**Exercise prompt**.
Among the lines below, keep only those from the one containing "detailed placement: 1.22" through the one containing "hold reg to reg | 0.53 | u_core.rsp.valid", and reproduce them exactly.

**Provided records**.
◆ ◆ ◆ ◆ ◆

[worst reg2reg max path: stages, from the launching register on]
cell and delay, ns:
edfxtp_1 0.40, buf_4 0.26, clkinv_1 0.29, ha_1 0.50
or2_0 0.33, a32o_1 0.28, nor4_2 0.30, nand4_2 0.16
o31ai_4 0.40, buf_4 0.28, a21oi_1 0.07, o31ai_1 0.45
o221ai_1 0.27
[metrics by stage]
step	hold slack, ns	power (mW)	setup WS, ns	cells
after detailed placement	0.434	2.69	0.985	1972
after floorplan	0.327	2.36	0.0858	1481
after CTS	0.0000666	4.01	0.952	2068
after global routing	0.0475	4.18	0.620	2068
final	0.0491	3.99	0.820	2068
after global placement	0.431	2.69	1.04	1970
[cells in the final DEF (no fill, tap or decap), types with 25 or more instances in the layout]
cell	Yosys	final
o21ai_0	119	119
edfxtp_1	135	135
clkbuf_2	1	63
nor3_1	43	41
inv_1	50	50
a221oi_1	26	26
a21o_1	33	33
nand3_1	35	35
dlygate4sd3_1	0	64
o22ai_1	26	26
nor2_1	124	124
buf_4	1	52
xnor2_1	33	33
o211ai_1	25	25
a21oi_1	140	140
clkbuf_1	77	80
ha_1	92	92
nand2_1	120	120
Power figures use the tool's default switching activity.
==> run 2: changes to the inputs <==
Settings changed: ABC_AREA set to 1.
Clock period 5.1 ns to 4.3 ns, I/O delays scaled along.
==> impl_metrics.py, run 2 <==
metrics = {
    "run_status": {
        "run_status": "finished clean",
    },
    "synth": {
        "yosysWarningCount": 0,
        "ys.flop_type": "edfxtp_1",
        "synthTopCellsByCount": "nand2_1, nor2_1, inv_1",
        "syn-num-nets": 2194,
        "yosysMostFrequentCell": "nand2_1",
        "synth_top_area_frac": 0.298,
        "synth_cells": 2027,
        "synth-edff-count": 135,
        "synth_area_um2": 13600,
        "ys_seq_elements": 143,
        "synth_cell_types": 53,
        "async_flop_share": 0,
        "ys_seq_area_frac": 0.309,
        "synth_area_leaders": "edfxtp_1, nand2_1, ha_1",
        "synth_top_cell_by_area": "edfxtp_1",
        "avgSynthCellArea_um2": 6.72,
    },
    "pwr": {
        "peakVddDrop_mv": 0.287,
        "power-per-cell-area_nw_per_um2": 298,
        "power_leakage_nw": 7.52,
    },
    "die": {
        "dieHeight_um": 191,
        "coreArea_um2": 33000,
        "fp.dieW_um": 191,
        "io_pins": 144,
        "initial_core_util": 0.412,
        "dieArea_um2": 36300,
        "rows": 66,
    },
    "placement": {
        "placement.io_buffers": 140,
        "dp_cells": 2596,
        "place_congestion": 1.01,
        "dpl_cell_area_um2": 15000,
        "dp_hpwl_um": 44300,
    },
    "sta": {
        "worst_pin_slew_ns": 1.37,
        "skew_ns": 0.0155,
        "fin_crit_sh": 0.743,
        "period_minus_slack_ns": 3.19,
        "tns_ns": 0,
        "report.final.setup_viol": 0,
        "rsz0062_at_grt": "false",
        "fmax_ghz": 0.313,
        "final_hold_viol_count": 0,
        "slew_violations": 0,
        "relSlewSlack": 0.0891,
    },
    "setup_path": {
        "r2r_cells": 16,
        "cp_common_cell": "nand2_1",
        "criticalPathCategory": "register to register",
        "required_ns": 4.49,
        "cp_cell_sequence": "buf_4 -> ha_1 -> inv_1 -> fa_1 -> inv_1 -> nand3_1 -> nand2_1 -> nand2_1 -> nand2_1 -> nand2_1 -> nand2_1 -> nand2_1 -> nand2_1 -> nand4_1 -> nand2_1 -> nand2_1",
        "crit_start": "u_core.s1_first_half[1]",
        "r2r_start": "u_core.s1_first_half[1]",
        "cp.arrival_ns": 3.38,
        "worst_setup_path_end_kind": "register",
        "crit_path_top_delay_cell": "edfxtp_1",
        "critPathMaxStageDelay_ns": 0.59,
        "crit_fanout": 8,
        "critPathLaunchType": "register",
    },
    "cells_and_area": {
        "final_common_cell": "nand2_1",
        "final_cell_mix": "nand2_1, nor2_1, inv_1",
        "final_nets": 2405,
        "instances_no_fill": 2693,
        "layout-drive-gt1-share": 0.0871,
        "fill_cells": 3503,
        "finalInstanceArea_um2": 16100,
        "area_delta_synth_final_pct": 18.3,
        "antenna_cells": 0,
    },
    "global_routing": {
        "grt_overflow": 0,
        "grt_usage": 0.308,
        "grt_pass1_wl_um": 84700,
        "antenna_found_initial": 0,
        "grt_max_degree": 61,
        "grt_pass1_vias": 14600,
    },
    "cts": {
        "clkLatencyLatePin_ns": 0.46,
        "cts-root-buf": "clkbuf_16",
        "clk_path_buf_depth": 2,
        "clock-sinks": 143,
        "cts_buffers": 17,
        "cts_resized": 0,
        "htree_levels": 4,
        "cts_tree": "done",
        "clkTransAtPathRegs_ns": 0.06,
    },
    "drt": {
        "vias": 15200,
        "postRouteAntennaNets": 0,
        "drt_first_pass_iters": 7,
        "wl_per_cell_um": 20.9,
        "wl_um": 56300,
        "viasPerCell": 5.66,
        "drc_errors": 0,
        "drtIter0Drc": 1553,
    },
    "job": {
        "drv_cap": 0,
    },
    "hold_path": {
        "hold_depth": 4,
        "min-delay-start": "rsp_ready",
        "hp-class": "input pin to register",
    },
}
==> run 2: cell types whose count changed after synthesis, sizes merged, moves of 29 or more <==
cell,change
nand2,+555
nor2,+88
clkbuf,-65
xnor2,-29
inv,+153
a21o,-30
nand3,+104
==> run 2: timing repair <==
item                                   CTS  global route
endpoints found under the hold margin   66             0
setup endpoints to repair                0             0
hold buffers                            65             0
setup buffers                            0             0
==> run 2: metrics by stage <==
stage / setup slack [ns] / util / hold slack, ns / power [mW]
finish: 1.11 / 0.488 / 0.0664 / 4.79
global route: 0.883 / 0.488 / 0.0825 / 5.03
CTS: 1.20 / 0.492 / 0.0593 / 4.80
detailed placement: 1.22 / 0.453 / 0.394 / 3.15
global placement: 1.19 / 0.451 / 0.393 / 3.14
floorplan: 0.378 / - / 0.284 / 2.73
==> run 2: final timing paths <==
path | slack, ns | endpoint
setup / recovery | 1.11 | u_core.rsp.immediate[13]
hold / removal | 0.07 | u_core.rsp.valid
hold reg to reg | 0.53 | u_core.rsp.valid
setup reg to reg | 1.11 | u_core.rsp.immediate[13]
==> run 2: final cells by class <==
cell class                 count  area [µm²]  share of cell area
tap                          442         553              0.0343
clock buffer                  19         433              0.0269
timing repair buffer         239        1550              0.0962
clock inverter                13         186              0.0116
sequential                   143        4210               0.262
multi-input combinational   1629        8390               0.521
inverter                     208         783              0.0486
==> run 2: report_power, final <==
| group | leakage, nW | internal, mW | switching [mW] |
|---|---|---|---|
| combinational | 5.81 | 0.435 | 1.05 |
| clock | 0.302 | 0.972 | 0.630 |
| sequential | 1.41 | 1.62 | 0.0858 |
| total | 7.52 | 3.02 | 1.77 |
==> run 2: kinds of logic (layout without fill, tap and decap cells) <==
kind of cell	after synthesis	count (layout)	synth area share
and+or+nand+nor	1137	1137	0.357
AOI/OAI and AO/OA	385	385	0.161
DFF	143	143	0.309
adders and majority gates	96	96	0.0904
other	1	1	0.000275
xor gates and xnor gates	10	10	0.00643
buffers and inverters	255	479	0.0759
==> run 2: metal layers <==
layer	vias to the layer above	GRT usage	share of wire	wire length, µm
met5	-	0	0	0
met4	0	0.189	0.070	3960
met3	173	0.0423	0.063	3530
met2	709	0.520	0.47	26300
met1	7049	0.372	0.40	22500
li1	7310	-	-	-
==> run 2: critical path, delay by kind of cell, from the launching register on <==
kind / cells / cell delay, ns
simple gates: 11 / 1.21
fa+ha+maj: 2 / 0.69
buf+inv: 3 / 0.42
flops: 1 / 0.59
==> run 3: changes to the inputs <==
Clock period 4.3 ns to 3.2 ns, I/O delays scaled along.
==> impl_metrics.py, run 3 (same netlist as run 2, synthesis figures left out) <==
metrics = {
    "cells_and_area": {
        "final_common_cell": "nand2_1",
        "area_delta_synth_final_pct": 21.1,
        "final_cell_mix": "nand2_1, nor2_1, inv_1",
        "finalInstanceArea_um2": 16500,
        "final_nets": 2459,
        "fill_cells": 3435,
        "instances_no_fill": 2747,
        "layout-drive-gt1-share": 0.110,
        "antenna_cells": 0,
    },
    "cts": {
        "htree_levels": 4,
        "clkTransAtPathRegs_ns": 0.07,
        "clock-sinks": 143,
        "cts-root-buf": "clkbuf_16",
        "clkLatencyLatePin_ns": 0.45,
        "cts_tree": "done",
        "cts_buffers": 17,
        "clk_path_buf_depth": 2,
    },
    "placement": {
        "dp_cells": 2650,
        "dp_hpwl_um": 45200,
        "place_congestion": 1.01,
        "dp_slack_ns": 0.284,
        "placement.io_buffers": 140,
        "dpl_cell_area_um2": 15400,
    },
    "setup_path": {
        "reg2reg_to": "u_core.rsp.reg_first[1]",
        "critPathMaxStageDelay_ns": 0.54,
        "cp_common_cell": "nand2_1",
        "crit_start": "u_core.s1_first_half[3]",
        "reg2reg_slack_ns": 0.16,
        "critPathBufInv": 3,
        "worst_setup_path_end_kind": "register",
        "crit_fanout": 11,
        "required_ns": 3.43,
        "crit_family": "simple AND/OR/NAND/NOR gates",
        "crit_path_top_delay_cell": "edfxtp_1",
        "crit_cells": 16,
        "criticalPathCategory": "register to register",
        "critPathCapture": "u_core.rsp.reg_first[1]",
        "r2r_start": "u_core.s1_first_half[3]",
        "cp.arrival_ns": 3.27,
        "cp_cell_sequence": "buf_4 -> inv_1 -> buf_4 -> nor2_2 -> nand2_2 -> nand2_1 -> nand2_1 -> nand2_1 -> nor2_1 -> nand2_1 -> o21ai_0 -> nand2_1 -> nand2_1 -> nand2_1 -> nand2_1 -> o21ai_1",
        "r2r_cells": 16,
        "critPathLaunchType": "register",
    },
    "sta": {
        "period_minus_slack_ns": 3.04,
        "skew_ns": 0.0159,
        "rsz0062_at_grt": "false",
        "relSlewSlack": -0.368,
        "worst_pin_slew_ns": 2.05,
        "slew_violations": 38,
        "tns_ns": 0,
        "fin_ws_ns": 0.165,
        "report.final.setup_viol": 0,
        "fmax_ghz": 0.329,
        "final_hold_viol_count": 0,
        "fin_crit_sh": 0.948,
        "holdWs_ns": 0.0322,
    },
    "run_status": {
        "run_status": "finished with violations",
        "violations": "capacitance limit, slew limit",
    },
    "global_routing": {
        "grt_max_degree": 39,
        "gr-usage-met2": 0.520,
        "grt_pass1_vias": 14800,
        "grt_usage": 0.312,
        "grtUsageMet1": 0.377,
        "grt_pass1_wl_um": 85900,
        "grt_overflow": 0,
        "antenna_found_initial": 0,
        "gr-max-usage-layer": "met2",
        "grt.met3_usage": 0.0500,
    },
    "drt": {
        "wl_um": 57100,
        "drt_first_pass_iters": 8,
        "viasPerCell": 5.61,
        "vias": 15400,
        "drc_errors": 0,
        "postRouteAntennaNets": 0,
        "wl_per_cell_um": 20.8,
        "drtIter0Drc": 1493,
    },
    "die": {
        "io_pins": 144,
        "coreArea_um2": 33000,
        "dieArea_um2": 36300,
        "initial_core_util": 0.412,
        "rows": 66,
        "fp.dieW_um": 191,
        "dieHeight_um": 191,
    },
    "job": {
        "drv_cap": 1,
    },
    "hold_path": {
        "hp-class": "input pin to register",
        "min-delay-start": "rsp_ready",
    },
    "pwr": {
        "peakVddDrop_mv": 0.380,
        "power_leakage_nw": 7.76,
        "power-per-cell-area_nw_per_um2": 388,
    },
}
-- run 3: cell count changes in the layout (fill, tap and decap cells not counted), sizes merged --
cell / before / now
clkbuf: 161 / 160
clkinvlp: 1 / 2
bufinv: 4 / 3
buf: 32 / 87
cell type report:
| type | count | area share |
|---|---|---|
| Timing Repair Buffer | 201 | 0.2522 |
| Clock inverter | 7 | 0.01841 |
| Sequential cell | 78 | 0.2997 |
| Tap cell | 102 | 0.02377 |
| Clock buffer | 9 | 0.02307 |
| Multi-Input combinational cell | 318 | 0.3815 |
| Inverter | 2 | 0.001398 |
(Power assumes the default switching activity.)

◆ ◆ ◆ ◆ ◆

**Problem solution**.
detailed placement: 1.22 / 0.453 / 0.394 / 3.15
global placement: 1.19 / 0.451 / 0.393 / 3.14
floorplan: 0.378 / - / 0.284 / 2.73
==> run 2: final timing paths <==
path | slack, ns | endpoint
setup / recovery | 1.11 | u_core.rsp.immediate[13]
hold / removal | 0.07 | u_core.rsp.valid
hold reg to reg | 0.53 | u_core.rsp.valid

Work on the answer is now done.